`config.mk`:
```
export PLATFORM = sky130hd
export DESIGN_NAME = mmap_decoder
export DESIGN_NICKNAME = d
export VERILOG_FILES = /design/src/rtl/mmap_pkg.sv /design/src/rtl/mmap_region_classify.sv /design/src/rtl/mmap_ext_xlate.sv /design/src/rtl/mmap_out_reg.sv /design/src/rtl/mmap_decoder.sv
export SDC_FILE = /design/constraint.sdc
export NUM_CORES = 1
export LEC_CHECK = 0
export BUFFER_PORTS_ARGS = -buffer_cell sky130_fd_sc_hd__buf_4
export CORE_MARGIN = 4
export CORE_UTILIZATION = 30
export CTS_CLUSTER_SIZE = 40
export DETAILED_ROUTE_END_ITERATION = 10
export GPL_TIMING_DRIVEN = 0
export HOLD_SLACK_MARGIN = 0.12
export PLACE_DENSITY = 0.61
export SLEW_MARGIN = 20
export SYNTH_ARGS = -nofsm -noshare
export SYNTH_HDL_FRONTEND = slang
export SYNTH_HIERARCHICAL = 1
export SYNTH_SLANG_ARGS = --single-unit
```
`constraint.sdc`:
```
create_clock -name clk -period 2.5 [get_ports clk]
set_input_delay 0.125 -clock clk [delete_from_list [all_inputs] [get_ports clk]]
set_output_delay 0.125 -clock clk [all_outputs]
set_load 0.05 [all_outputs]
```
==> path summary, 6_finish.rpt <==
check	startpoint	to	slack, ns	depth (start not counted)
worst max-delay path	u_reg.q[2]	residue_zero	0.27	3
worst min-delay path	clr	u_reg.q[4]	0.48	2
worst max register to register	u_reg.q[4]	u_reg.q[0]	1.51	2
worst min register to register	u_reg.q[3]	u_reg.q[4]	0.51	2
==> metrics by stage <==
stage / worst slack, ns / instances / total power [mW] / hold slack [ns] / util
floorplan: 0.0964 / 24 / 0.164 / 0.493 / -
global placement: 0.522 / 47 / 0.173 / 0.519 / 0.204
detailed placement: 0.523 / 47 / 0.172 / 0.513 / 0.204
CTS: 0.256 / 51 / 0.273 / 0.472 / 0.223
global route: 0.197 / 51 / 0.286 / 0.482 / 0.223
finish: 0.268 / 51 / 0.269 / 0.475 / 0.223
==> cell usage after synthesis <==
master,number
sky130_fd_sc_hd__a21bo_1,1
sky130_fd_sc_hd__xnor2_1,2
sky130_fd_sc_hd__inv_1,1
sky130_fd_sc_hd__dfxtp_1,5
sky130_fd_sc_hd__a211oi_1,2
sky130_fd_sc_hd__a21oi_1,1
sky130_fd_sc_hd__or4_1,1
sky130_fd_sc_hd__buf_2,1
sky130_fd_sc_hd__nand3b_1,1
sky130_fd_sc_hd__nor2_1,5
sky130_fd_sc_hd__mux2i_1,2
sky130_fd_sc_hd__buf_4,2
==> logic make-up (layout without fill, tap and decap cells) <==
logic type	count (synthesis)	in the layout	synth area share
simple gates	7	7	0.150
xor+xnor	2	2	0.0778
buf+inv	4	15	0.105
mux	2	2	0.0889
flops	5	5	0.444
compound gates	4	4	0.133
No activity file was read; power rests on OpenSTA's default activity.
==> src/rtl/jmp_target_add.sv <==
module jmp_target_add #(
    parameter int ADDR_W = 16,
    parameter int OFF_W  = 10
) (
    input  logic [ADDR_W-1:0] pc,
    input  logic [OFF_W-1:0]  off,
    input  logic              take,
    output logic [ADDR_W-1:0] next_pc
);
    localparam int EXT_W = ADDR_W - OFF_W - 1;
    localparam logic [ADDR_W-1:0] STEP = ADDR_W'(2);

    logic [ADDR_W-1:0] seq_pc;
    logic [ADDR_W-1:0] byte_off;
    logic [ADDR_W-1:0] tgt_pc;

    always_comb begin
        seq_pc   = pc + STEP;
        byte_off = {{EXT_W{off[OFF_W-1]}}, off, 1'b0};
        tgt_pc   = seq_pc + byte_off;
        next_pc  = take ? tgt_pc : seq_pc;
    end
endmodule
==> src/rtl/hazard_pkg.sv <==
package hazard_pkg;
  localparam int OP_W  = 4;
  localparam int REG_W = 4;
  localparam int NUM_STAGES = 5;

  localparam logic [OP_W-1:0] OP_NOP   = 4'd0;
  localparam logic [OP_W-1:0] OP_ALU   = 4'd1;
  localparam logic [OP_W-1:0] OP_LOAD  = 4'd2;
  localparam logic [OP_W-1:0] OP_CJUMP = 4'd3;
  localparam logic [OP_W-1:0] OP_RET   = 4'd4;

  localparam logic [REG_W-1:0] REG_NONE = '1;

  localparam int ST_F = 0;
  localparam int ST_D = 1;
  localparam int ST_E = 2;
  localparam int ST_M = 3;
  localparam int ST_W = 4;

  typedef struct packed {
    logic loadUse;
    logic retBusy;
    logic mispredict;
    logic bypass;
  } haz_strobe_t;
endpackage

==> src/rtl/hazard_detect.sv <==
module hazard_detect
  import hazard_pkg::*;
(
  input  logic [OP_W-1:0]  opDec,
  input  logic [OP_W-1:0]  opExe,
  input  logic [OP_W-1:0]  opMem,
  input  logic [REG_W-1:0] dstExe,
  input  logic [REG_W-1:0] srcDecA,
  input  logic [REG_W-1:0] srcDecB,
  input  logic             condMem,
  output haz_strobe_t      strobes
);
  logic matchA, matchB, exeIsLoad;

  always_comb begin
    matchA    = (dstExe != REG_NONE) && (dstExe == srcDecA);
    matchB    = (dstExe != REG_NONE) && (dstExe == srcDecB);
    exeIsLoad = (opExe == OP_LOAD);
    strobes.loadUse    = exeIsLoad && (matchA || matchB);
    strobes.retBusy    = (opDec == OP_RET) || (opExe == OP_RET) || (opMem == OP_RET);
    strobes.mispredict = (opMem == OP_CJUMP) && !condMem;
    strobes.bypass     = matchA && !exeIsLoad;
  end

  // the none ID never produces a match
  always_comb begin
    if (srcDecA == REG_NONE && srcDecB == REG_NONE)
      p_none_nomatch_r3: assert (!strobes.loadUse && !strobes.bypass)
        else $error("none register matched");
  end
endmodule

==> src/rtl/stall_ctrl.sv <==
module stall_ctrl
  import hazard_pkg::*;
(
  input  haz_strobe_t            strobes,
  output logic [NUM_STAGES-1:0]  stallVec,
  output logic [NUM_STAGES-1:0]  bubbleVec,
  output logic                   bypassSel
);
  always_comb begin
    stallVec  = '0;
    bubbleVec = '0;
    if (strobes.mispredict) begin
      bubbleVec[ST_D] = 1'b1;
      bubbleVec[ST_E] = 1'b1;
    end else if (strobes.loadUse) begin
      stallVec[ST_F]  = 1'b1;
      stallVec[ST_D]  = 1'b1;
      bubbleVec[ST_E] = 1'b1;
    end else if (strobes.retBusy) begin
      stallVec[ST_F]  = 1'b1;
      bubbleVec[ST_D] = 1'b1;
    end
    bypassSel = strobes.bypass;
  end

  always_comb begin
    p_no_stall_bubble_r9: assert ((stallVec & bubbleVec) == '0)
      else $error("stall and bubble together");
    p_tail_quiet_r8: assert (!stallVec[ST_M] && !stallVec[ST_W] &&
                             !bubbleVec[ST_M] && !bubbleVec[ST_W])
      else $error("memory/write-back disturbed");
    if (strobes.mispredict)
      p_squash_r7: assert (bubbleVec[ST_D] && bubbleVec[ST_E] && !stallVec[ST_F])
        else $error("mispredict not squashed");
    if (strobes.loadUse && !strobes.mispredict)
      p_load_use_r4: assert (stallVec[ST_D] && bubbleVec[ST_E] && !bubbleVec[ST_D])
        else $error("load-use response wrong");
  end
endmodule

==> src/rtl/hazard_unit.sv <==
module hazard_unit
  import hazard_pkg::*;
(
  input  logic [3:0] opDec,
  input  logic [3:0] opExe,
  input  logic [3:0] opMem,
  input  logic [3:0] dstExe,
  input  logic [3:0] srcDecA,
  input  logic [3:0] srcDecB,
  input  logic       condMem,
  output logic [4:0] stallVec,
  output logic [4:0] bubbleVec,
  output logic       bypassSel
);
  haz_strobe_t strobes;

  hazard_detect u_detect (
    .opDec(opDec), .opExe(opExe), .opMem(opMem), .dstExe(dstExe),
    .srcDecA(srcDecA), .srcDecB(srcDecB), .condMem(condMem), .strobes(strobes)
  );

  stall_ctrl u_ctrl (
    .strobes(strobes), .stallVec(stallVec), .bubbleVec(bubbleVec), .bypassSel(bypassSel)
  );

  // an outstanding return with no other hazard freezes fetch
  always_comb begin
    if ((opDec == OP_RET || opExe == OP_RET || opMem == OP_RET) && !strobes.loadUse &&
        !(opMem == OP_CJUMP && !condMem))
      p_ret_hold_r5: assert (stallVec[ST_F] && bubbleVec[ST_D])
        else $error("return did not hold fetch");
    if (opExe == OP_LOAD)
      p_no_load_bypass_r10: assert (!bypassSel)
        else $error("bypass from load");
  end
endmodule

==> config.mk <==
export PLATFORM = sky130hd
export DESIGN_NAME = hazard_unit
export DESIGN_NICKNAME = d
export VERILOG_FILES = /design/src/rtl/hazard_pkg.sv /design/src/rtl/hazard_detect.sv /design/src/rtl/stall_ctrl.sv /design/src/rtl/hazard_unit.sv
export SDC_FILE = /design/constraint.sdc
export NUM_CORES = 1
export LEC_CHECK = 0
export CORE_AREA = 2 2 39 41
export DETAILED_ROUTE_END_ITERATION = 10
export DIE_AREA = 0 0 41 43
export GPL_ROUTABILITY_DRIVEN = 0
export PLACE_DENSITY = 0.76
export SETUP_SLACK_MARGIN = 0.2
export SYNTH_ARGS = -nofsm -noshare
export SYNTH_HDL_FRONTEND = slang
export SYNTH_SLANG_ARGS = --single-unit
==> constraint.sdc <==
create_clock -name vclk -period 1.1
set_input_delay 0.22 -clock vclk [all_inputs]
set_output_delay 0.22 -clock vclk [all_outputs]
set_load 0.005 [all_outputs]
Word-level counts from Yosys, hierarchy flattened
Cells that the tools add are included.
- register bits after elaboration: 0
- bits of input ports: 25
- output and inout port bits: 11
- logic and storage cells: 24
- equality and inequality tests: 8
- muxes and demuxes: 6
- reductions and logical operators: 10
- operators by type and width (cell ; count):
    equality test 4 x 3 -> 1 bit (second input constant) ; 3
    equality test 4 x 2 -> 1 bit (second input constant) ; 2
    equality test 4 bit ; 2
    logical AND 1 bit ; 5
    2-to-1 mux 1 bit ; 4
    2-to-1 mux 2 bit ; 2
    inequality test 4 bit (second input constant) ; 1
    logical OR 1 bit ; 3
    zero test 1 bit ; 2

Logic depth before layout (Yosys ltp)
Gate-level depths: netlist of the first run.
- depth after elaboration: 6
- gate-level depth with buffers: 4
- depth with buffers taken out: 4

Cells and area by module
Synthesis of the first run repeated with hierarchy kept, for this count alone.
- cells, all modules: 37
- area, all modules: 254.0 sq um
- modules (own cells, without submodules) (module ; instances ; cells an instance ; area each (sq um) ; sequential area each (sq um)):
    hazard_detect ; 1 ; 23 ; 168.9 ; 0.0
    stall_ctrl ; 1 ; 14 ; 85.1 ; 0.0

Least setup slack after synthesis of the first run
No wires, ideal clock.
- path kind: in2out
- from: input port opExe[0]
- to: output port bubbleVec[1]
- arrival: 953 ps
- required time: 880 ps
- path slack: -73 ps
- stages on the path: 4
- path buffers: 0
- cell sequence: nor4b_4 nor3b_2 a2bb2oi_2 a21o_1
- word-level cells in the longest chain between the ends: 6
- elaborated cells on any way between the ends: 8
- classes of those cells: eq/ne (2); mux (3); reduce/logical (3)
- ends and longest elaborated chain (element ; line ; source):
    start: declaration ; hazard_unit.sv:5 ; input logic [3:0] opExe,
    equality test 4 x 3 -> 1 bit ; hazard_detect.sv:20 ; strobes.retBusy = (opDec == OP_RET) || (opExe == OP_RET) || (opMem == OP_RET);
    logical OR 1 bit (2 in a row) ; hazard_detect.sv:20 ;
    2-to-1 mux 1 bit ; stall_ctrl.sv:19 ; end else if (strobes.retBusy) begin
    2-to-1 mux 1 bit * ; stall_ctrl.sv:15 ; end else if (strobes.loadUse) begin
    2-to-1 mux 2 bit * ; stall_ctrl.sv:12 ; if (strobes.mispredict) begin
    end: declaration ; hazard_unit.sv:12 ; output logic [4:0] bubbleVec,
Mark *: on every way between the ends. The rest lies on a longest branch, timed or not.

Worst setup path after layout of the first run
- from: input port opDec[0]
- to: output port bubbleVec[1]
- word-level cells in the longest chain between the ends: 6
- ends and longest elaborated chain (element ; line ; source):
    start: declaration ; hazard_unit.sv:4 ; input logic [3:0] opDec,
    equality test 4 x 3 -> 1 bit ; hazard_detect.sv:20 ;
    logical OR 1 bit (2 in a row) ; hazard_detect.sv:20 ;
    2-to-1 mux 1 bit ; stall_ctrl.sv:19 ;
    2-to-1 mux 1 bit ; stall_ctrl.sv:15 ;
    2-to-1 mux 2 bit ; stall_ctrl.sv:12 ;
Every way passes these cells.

▶ _Your instructions_
Within the listing above, work out the number of lines that hold "placement", and give that number alone.

▶ _Your solution_
2